The cost to acquire 300 new patients is factored at $133 CPA x 300 = $39,900. But we need to factor in the close ratio of 75%, yielding a need for 400 leads to get the 300 new patients, equating to about a $3,300 ad spend per month (33 leads x $100 CPL).

But CPA is only one KPI. What should be of interest to you is making money, and how much time it will take to see a nice return (ROI).

Let’s chart this for ROI over two years. We're also adding "wiggle room" by upping the budget to $5,000 / month to give plenty of latitude to hit our goal of producing 40 leads / month (30 new patients per month).

ROI-over-24-months-time_PPC-FB-marketing-4

Looking at the chart, you can see that LTV-based initiatives take time to gain traction but the long term gains can be very rewarding.

The chart displays a typical uphill waterfall graph. The data shows about a 9-month cost recovery (time before profit) to begin producing positive ROI for our PPC advertising initiative, with solid return developing about year one. 

The Numbers at a Glance:

ROI - 12 months: (dollars) $14,880
ROI - 24 months: (dollars) $168,000
ROI - 24 months: (ratio) 2.4 (w/o tactics)
Investment required:  $10,000 (aprox.)

KPIs can drive the time frame before results. High AOV initiatives often provide quick wins at predictable ROI, whereas LTV-based initiatives often require the long game to produce ROI that increases over time.

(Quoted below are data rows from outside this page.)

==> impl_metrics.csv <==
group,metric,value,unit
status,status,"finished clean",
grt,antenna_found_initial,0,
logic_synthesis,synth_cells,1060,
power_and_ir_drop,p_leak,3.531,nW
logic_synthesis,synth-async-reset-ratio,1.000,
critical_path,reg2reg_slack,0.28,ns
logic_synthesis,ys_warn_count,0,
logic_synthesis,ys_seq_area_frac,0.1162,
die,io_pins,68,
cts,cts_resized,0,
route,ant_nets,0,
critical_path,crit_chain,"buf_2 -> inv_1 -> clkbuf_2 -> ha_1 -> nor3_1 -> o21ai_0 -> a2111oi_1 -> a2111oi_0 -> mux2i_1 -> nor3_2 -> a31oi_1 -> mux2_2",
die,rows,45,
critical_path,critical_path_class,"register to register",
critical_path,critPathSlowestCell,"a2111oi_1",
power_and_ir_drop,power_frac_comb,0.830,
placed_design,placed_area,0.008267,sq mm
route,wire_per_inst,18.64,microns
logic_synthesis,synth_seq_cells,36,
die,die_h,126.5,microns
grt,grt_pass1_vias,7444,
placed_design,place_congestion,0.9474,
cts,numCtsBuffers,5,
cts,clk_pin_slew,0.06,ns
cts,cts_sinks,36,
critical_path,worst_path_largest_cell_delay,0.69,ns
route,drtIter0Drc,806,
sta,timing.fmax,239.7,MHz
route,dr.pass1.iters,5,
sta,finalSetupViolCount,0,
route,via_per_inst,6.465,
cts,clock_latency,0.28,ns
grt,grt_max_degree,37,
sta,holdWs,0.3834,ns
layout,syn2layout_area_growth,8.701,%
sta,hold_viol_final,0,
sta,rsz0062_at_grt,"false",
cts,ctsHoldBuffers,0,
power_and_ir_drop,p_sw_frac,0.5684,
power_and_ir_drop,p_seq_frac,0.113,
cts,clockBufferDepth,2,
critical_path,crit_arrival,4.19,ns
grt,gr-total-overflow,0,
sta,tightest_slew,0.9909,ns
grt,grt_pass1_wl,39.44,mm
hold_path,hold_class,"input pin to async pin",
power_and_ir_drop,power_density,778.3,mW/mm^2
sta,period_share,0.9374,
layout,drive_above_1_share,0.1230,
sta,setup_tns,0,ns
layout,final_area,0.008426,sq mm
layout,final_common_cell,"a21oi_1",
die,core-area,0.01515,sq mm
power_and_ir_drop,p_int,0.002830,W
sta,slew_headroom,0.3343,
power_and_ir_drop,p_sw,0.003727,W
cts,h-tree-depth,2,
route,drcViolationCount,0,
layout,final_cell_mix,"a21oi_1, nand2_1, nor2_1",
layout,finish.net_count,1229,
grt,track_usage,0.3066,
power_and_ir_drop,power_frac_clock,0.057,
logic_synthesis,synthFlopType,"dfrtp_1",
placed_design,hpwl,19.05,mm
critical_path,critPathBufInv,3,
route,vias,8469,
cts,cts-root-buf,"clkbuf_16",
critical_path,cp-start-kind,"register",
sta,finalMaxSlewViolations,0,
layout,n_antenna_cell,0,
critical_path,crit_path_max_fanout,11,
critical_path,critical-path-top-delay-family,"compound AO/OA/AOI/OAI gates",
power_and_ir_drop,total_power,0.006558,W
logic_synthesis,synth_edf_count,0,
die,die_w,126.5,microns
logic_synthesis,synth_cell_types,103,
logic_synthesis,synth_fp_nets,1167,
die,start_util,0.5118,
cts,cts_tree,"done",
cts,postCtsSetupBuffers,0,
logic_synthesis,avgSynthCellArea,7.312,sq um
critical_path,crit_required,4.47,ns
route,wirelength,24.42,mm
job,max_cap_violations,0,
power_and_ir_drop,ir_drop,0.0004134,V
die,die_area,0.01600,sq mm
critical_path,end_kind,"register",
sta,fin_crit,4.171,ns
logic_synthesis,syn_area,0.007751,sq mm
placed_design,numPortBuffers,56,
$ cat config.mk
export PLATFORM = sky130hd
export DESIGN_NAME = obi_rr_mux
export DESIGN_NICKNAME = d
export VERILOG_FILES = /design/src/rtl/obi_rr_mux.sv
export SDC_FILE = /design/constraint.sdc
export NUM_CORES = 1
export LEC_CHECK = 0
export ABC_CLOCK_PERIOD_IN_PS = 5400
export CAP_MARGIN = 20
export CORE_AREA = 2 2 110 112
export DETAILED_ROUTE_END_ITERATION = 8
export DIE_AREA = 0 0 112 114
export PLACE_DENSITY_LB_ADDON = 0.15
export SYNTH_ARGS = -nofsm -noshare
export SYNTH_HDL_FRONTEND = slang
export SYNTH_SLANG_ARGS = --single-unit
$ cat constraint.sdc
create_clock -name clk_i -period 5.4 [get_ports clk_i]
set_input_delay 1.08 -clock clk_i [delete_from_list [all_inputs] [get_ports clk_i]]
set_output_delay 1.08 -clock clk_i [all_outputs]
set_load 0.02 [all_outputs]
<file path="src/rtl/buck_pkg.sv">
// buck_pkg: shared constants and FSM encoding for the buck power-stage control blocks
package buck_pkg;
    localparam int DT_WIDTH_DEFAULT = 8;
    localparam int CLK_FREQ_HZ = 100_000_000;
    typedef enum logic [2:0] {
        IDLE  = 3'd0,
        DT_HS = 3'd1,
        HS_ON = 3'd2,
        DT_LS = 3'd3,
        LS_ON = 3'd4
    } state_t;
endpackage

</file>
<file path="src/rtl/dead_counter.sv">
// dead_counter: loadable down-counter that holds at zero and flags it
module dead_counter
    import buck_pkg::*;
#(
    parameter int WIDTH = DT_WIDTH_DEFAULT
) (
    input  logic             clk,
    input  logic             rst_n,
    input  logic             load,
    input  logic [WIDTH-1:0] value,
    output logic             zero
);
    logic [WIDTH-1:0] count;
    // load on DT entry, otherwise count down and park at zero
    always_ff @(posedge clk or negedge rst_n)
        if (!rst_n) count <= '0;
        else if (load) count <= value;
        else if (count != '0) count <= count - 1'b1;
    assign zero = (count == '0);
endmodule

</file>
<file path="src/rtl/dead_time_generator.sv">
// dead_time_generator: complementary gate drive with dead time, pulse absorption and fault latch
module dead_time_generator
    import buck_pkg::*;
#(
    parameter int DT_WIDTH = DT_WIDTH_DEFAULT
) (
    input  logic                clk,
    input  logic                rst_n,
    input  logic                enable,
    input  logic                pwm_in,
    input  logic [DT_WIDTH-1:0] dead_time,
    input  logic                fault,
    input  logic                fault_clr,
    output logic                gate_hs,
    output logic                gate_ls,
    output logic                fault_latched
);
    state_t state, state_nx;
    logic cnt_zero, cnt_load;
    // next state: fault, disable or a latched fault park the FSM in IDLE
    always_comb begin
        state_nx = IDLE;
        if (enable && !fault && !fault_latched)
            case (state)
                IDLE:    state_nx = pwm_in ? DT_HS : DT_LS;
                DT_HS:   state_nx = !pwm_in ? DT_LS : (cnt_zero ? HS_ON : DT_HS);
                HS_ON:   state_nx = pwm_in ? HS_ON : DT_LS;
                DT_LS:   state_nx = pwm_in ? DT_HS : (cnt_zero ? LS_ON : DT_LS);
                LS_ON:   state_nx = pwm_in ? DT_HS : LS_ON;
                default: state_nx = IDLE;
            endcase
    end
    assign cnt_load = (state_nx == DT_HS && state != DT_HS) || (state_nx == DT_LS && state != DT_LS);
    dead_counter #(.WIDTH(DT_WIDTH)) u_dead_counter (
        .clk   (clk),
        .rst_n (rst_n),
        .load  (cnt_load),
        .value (dead_time),
        .zero  (cnt_zero)
    );
    // state, fault latch and gate drives decoded from the next state
    always_ff @(posedge clk or negedge rst_n)
        if (!rst_n) begin
            state         <= IDLE;
            gate_hs       <= 1'b0;
            gate_ls       <= 1'b0;
            fault_latched <= 1'b0;
        end else begin
            state         <= state_nx;
            gate_hs       <= (state_nx == HS_ON);
            gate_ls       <= (state_nx == LS_ON);
            fault_latched <= fault ? 1'b1 : (fault_clr ? 1'b0 : fault_latched);
        end
endmodule

</file>
<file path="config.mk">
export PLATFORM = sky130hd
export DESIGN_NAME = dead_time_generator
export DESIGN_NICKNAME = d
export VERILOG_FILES = /design/src/rtl/buck_pkg.sv /design/src/rtl/dead_counter.sv /design/src/rtl/dead_time_generator.sv
export SDC_FILE = /design/constraint.sdc
export NUM_CORES = 1
export LEC_CHECK = 0
export CAP_MARGIN = 20
export CORE_MARGIN = 5
export CORE_UTILIZATION = 35
export CTS_CLUSTER_DIAMETER = 120
export DETAILED_ROUTE_END_ITERATION = 16
export PLACE_DENSITY = 0.56
export RECOVER_POWER = 50
export SLEW_MARGIN = 20
export SYNTH_ARGS = -nofsm -noshare
export SYNTH_HDL_FRONTEND = slang
export SYNTH_HIERARCHICAL = 1
export SYNTH_SLANG_ARGS = --single-unit
export TNS_END_PERCENT = 10
</file>
<file path="constraint.sdc">
create_clock -name clk -period 3 [get_ports clk]
set_input_delay 0.6 -clock clk [delete_from_list [all_inputs] [get_ports clk]]
set_output_delay 0.6 -clock clk [all_outputs]
set_load 0.02 [all_outputs]
</file>
==> run metrics <==
VDD IR max=0.266 mV; Worst Hold Class=register to register; die area=3320 µm²; sequential element share of the synthesized area=44.2%; GRT Total Usage=11.1%; ant diodes=0; clock skew=0.00445 ns; CTS Buf Count=3; post-cts resize count=0; Netlist Area Pre-Place=793 µm²; Peak Freq=0.434 GHz; Clock Tree Root=clkbuf_4; Setup TNS=0 ns; DRT iter0 DRCs=20; First-pass DRT Iterations=4; wire per inst=13.5 µm; Crit path required time=3.20 ns; multi-input logic area=398 µm²; Final WS setup=0.694 ns; period utilisation layout=76.9%; minimum clock period=2.31 ns; Core Util, Final=45.6%; Starting Density=36.2%; number of synthesized register bits=14; FF+latch area=350 µm²; H-tree depth=1; postcts setup bufs=0; max-cap check violation count=0; Final Hold Viols=0; relative slew slack=57.7%; row cnt=17; Critical Path Slowest Stage Cell=or3b_1; Critical Path Max Stage Delay=0.48 ns; setup slack at placement=0.516 ns; CTS hold repair buffers=0; vias in the first global route=685; fraction of layout cells with a size suffix above 1=7.84%; CP Max Fanout=7; CP startpoint=u_dead_counter/count[0]; num ports=17; CP endpoint kind=register; fillers=212; hold_sp=fault_latched; largest family of logic cells by synthesized area=simple AND/OR/NAND/NOR gates; core area=2190 µm²; initial antenna violation count=0; DP HPWL=1300 µm; syn avg cell area=9.22 µm²; outcome=finished, final reports clean; grt ovf=0; routed vias=724; Die H=57.6 µm; syn nets=101; Layout Nets=119; Power Dens Cells=643 nW/µm²; Clock Tree Buf Depth=2; cell count after synthesis=86; CP Cell Sequence=inv_1 > ha_1 > or3b_1 > nor2_1 > buf_4 > mux2_2 > a211o_1 > a21oi_2; Area Overhead vs Synth=26.0%; antenna-violating nets left=0; Routed WL=1750 µm; CP Launch Type=register; ys flop type=dfrtp_1; Distinct cells, synth=41; Synth Area in Compound Gates=22.6%; Post-route DRC=0; Post-synth ARST share=100%; adder-cell share of the synthesized area=1.58%; Worst Tran Pin Value=0.633 ns; Pleak=0.389 nW; Clk Latency, worst-skew pair=0.27 ns; Crit path max-delay family=simple AND/OR/NAND/NOR gates; Clock transition at path regs=0.08 ns; R2R Setup Slk=0.69 ns; mux contribution to synthesized area=1.42%; R2R Path Start=u_dead_counter/count[0]; pin count of the biggest net entering global routing=15; EDFF count, synth=0; Synthesis Warnings=6; critical path class=register to register; vias per cell=5.57; unrepaired setup endpoints after global routing=no; Die W=57.6 µm; Synth Area in Simple Gates=23.5%; Final setup viols=0; WP buf/inv=2; worst path arrival time=2.51 ns; first-pass GRT wire length=2870 µm; CTS sink cnt=14; Port Buf Inserts=16; RD Place Congestion=0.773; fin. max-slew vios=0; xor/xnor share of the synthesized area=1.10%; CTS tree=done
==> stage by stage <==
step,instances,area (µm²),power [mW],hold slack (ns)
2_1_floorplan,86,793,0.474,0.304
3_3_place_gp,127,977,0.542,0.493
3_5_place_dp,127,977,0.543,0.508
4_1_cts,130,1000,0.652,0.527
5_1_grt,130,1000,0.695,0.553
6_report,130,1000,0.643,0.514
==> kinds of logic after synthesis <==
kind of cell,Yosys count
AO/OA/AOI/OAI,26
XOR/XNOR,1
adder cells (fa/ha/maj),1
buffers and inverters,10
flip-flops,14
multiplexers,1
AND/OR/NAND/NOR,33
==> final timing paths <==
check                                           to  cells past startpoint
max                                       state[1]                      8
min reg2reg                          fault_latched                      1
max reg2reg                               state[1]                      8
max in group asynchronous  u_dead_counter/count[2]                      1
min                                  fault_latched                      1
min in group asynchronous  u_dead_counter/count[0]                      1
==> final cells by class <==
cell class / instances / share of cell area (%)
multi-input cells: 62 / 39.8
flip-flops and latches: 14 / 35.0
repair buffers: 18 / 17.5
well taps: 28 / 3.50
clock buffers: 3 / 2.25
inverters: 5 / 1.88
==> cell usage in the layout, fill, tap and decap left out, types with 2 or more instances in the layout <==
| cell type | count |
|---|---|
| a21oi_1 | 6 |
| inv_1 | 5 |
| nand2_1 | 5 |
| dlygate4sd3_1 | 2 |
| dfrtp_1 | 14 |
| o21ai_0 | 3 |
| nor4_1 | 2 |
| or3b_1 | 2 |
| clkbuf_4 | 3 |
| o31ai_1 | 3 |
| clkdlybuf4s50_1 | 14 |
| buf_4 | 2 |
| nand3_1 | 2 |
| or4_1 | 2 |
| nor3_1 | 6 |
| nor2_1 | 6 |
==> sequential cells by signal (all words and copies together), names as in the netlist <==
register / flops
fault_latched: 1
u_dead_counter/count: 8
state: 3
gate_hs: 1
gate_ls: 1
==> power breakdown <==
part	leakage, nW	total (mW)	switching, mW	internal, mW
combinational	0.201	0.213	0.102	0.111
sequential	0.174	0.329	0.0827	0.246
clock	0.0138	0.102	0.0551	0.0464
==> cell usage after synthesis (all sizes together) (3+ instances only) <==
cell type / instances / area, µm²
dfrtp: 14 / 350
a21oi: 7 / 38.8
nor2: 6 / 22.5
nor3: 6 / 30.0
inv: 5 / 18.8
nand2: 5 / 18.8
o21ai: 4 / 20.0
clkbuf: 3 / 12.5
o31ai: 3 / 22.5
==> routing by layer <==
| metal | GRT usage (%) | wire, µm |
|---|---|---|
| met3 | 3.17 | 121 |
| met2 | 18.2 | 857 |
| met1 | 12.9 | 740 |
| met4 | 6.29 | 29 |
| met5 | 0 | 0 |
Power figures use the tool's default switching activity.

Note: You most likely cannot "live test" any marketing channel for a short term to judge its success potential because such a "test" will lead you to conclude, "advertising doesn't work."

These real numbers help destroy the growth-killing myth that falsely states all businesses can make a fortune in a few months with Facebook™ marketing, even FB performance marketing. Some can, but many will have to play the long game.

Additional Marketing Tactics: How to Drive Even Higher ROI

ROI is the single KPI that separates good marketing agencies over so-so ones. Once you have a good set of campaigns, there often are additional tactics you can employ to gain even more bang for your buck. 

  • Hook, creatives, targeting — if all the soft stats relating to good digital advertising were to increase, CPL would drop, further raising ROI.
  • With our example case, most dental practices will acquire a spouse or entire family—basically BOGO marketing, with a potential to more than double ROI.
  • It’s possible to focus campaigns on high value products, again in my example, implants, causing ROI to drastically increase.
  • Other channels can be added, such as email marketing to build loyalty or referral sales, SEO to build domain authority, and Inbound marketing to convert organic traffic to new business and, in the long term, build your brand affinity. 
  • For B2C companies, there may be huge wins by leveraging local marketing demographics. For example, Holly Springs, NC, sees an average net growth of 500 new people each month. For companies hoping to engage these newcomers, doing "moving intent" targeting would be crucial. 

Conclusion:

KPIs don't lie. As you should now know, they can be a very accurate probability indicator for success. 

All good marketing plans require three things:

  1. A burning desire to grow your company.
  2. Good product to market viability, including things such as branding, USP, conversion paths.
  3. A willingness to invest. Those who view marketing as an expense, often with miss the ROI potential an investment produces.